共和国诞生之初,美国国务卿艾奇逊就预言:同历届中国政府一样,共产党政权也将因无力解决中国人的吃饭问题而垮台。70年过去,艾奇逊的预言没有实现。中国不但成功地用占世界7%的耕地,养活了占世界22%的人口,而且为全人类解决粮食问题带来了福音。近25年来,世界主要农产品增长份额有20%以上来自中国。这其中,最大的贡献来自被称为“东方魔稻”的杂交水稻。以袁隆平为代表的中国科学家所创造的这份科技成果,被视为中国继四大发明之后的第五大发明。
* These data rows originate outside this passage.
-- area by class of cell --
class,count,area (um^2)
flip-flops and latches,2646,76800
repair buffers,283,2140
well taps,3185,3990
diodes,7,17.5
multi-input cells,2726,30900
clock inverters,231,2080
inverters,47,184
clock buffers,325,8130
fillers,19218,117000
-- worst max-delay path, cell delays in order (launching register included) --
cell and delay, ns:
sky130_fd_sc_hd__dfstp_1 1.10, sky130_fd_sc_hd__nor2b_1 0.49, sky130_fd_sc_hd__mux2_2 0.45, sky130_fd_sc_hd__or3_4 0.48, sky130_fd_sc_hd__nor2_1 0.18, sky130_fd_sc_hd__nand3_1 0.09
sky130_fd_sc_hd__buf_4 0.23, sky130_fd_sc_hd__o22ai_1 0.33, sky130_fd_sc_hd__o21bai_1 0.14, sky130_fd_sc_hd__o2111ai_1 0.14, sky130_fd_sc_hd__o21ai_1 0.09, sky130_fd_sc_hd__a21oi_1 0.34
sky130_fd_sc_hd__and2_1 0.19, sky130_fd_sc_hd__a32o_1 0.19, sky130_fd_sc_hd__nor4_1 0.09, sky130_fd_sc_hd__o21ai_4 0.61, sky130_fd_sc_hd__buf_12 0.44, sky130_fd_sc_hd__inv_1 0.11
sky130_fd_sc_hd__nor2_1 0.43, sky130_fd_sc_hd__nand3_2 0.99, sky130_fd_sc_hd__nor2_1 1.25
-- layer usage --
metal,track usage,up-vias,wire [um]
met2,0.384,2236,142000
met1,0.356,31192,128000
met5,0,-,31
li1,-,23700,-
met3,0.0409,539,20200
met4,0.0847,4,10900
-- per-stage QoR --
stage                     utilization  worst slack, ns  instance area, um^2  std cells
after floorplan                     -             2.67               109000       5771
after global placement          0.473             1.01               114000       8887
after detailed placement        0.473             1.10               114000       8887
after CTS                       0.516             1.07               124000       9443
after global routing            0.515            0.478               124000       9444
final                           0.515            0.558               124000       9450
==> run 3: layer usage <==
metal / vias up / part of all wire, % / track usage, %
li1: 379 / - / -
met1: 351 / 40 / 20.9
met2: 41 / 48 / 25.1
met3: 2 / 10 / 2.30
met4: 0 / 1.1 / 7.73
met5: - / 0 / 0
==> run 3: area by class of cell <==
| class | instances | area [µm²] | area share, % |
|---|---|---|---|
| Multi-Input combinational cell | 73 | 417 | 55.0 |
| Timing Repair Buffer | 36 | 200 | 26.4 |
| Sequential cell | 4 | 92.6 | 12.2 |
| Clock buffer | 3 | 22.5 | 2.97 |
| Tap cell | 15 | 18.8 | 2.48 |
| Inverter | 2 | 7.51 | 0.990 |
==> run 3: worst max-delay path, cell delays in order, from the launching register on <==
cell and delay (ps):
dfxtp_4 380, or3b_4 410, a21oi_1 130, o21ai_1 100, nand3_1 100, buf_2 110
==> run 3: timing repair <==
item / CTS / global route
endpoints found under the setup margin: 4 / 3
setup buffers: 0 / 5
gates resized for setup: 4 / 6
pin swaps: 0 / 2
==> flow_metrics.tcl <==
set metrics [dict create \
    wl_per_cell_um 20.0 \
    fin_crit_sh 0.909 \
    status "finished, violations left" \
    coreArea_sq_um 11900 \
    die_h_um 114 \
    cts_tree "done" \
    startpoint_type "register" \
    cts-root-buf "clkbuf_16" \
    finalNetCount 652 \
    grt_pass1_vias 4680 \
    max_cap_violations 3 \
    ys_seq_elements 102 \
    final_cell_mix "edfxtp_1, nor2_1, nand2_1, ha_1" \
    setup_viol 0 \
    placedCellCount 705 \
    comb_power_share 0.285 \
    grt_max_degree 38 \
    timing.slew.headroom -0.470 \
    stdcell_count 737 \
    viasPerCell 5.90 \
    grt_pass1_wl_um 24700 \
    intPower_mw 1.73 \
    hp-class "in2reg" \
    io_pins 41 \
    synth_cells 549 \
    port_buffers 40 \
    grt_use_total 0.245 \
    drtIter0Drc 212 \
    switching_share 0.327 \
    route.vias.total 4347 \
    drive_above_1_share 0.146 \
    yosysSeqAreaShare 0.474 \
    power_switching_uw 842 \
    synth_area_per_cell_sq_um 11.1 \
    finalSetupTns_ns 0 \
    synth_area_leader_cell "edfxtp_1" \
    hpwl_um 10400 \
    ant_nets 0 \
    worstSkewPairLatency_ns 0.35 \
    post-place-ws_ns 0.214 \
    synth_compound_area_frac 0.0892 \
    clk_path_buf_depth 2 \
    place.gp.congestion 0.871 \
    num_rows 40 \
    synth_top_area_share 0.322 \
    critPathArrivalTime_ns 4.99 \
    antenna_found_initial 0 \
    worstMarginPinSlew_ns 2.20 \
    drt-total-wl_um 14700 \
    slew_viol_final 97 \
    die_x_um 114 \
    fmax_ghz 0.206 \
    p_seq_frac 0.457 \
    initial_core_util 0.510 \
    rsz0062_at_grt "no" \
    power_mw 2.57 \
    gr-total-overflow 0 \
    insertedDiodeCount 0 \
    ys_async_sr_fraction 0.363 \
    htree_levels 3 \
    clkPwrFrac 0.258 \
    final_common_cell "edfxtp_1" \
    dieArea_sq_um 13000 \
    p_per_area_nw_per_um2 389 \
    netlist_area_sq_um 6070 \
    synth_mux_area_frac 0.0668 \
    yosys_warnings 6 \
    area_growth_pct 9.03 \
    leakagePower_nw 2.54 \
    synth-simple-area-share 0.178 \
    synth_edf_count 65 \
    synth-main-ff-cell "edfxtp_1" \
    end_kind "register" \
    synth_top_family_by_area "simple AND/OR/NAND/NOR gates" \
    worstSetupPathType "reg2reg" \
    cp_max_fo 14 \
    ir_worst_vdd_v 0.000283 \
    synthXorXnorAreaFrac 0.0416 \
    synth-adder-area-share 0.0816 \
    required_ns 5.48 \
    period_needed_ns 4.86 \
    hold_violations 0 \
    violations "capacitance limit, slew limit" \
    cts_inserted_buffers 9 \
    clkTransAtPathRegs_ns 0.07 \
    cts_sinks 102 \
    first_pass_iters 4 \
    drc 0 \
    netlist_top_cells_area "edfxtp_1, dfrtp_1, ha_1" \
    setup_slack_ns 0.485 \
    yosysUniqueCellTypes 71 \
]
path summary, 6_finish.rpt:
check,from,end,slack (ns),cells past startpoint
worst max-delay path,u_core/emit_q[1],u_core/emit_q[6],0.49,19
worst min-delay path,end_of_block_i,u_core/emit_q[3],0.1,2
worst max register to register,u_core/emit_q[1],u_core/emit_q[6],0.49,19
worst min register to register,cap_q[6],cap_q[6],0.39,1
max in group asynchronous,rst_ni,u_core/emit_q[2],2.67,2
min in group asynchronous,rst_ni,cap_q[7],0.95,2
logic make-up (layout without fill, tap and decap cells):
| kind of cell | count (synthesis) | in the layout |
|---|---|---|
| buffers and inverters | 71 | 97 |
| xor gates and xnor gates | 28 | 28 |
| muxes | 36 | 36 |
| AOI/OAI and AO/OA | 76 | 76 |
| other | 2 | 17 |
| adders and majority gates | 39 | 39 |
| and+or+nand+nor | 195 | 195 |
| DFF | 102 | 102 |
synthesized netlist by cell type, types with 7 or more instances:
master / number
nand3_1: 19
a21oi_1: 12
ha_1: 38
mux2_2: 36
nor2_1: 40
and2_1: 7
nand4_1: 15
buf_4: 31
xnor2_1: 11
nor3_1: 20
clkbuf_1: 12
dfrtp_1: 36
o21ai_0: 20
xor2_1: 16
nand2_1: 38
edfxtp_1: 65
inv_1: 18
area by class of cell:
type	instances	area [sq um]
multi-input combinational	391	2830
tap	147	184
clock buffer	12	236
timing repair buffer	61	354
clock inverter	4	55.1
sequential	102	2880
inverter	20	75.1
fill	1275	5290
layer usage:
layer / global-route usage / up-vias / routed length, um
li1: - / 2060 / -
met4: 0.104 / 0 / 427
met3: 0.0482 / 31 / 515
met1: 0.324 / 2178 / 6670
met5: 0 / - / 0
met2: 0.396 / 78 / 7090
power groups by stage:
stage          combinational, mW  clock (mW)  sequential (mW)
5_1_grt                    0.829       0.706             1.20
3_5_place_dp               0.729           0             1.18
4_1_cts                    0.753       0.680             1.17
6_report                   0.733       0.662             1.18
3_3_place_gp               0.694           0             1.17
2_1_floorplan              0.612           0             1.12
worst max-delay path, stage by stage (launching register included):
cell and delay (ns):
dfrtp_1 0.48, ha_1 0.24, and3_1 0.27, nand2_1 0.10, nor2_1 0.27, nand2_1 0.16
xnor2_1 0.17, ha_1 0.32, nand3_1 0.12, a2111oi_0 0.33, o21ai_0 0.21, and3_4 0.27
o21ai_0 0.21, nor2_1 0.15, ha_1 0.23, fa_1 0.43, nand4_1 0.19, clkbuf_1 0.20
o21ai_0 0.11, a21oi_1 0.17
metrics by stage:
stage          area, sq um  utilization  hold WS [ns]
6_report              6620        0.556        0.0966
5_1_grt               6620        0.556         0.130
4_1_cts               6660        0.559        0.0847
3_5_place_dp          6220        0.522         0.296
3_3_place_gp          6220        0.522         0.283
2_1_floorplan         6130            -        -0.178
1962年,袁隆平申请了安江农校门口西侧的一块早稻试验田,每天课后都要去遛上一圈,观察那些他亲手栽下、已经熟悉得不能再熟悉的禾苗。
袁隆平在这块实验田中发现了一株“鹤立鸡群”的稻株,植株高大,穗大粒多,一蔸稻秧分出10余穗,每穗有壮谷一百六七十粒。袁隆平与中国杂交水稻的故事就是从这株稻子开始的。在那个年代,袁隆平遭遇两次毁苗、毁秧的打击,数年的杂交成果几乎丧失殆尽。
1968年的冬季,袁隆平一行三人第一次来到了海南岛最南端的三亚。水稻的生长期是100天左右。在湖南,一年只能种一到两季。到了海南岛,则可以在冬天多繁殖出一代稻子。
南繁是艰辛的。海南岛丰富的天然基因库也给各种作物的南繁提供了独特条件。大自然就给杂交水稻准备了一份特殊而珍贵的礼物。这份礼物,就是“野败”。由于“野败”的发现,杂交水稻研究获得了突破性的进展。袁隆平的助理李必湖解释:“‘野稗’是一种稻田中常有的杂草;而‘野败’,则是一种野生稻,全称叫野生雄性败育稻。”
在“野败”之前,袁隆平师生三人已经进行了6年的水稻雄性不育性研究。6年来,他们先后用1000多个品种的水稻,与最初找到的不育株及其后代进行了3000多次的测定和回交实验。实验最好的结果是后代产生了70%的雄性不育株率,但他们需要的,是一个能使后代保持100%不育株率的理想组合。“野败”的出现,让袁隆平的理想得以实现。时至今日,杂交水稻的品种已经数不胜数,但每个品种的植株里,都蕴含着这株“野败”的基因。
多年来,袁隆平带领团队开展超级杂交稻攻关,分别于2000年、2004年、2011年、2014年实现了大面积示范每公顷10.5吨、12吨、13.5吨、15吨的目标。最新育成的第三代杂交稻叁优一号,2020年作双季晚稻种植平均亩产达911.7公斤,加上第二代杂交早稻亩产619.06公斤,全年亩产达1530.76公斤,实现了亩产稻谷3000斤的攻关目标。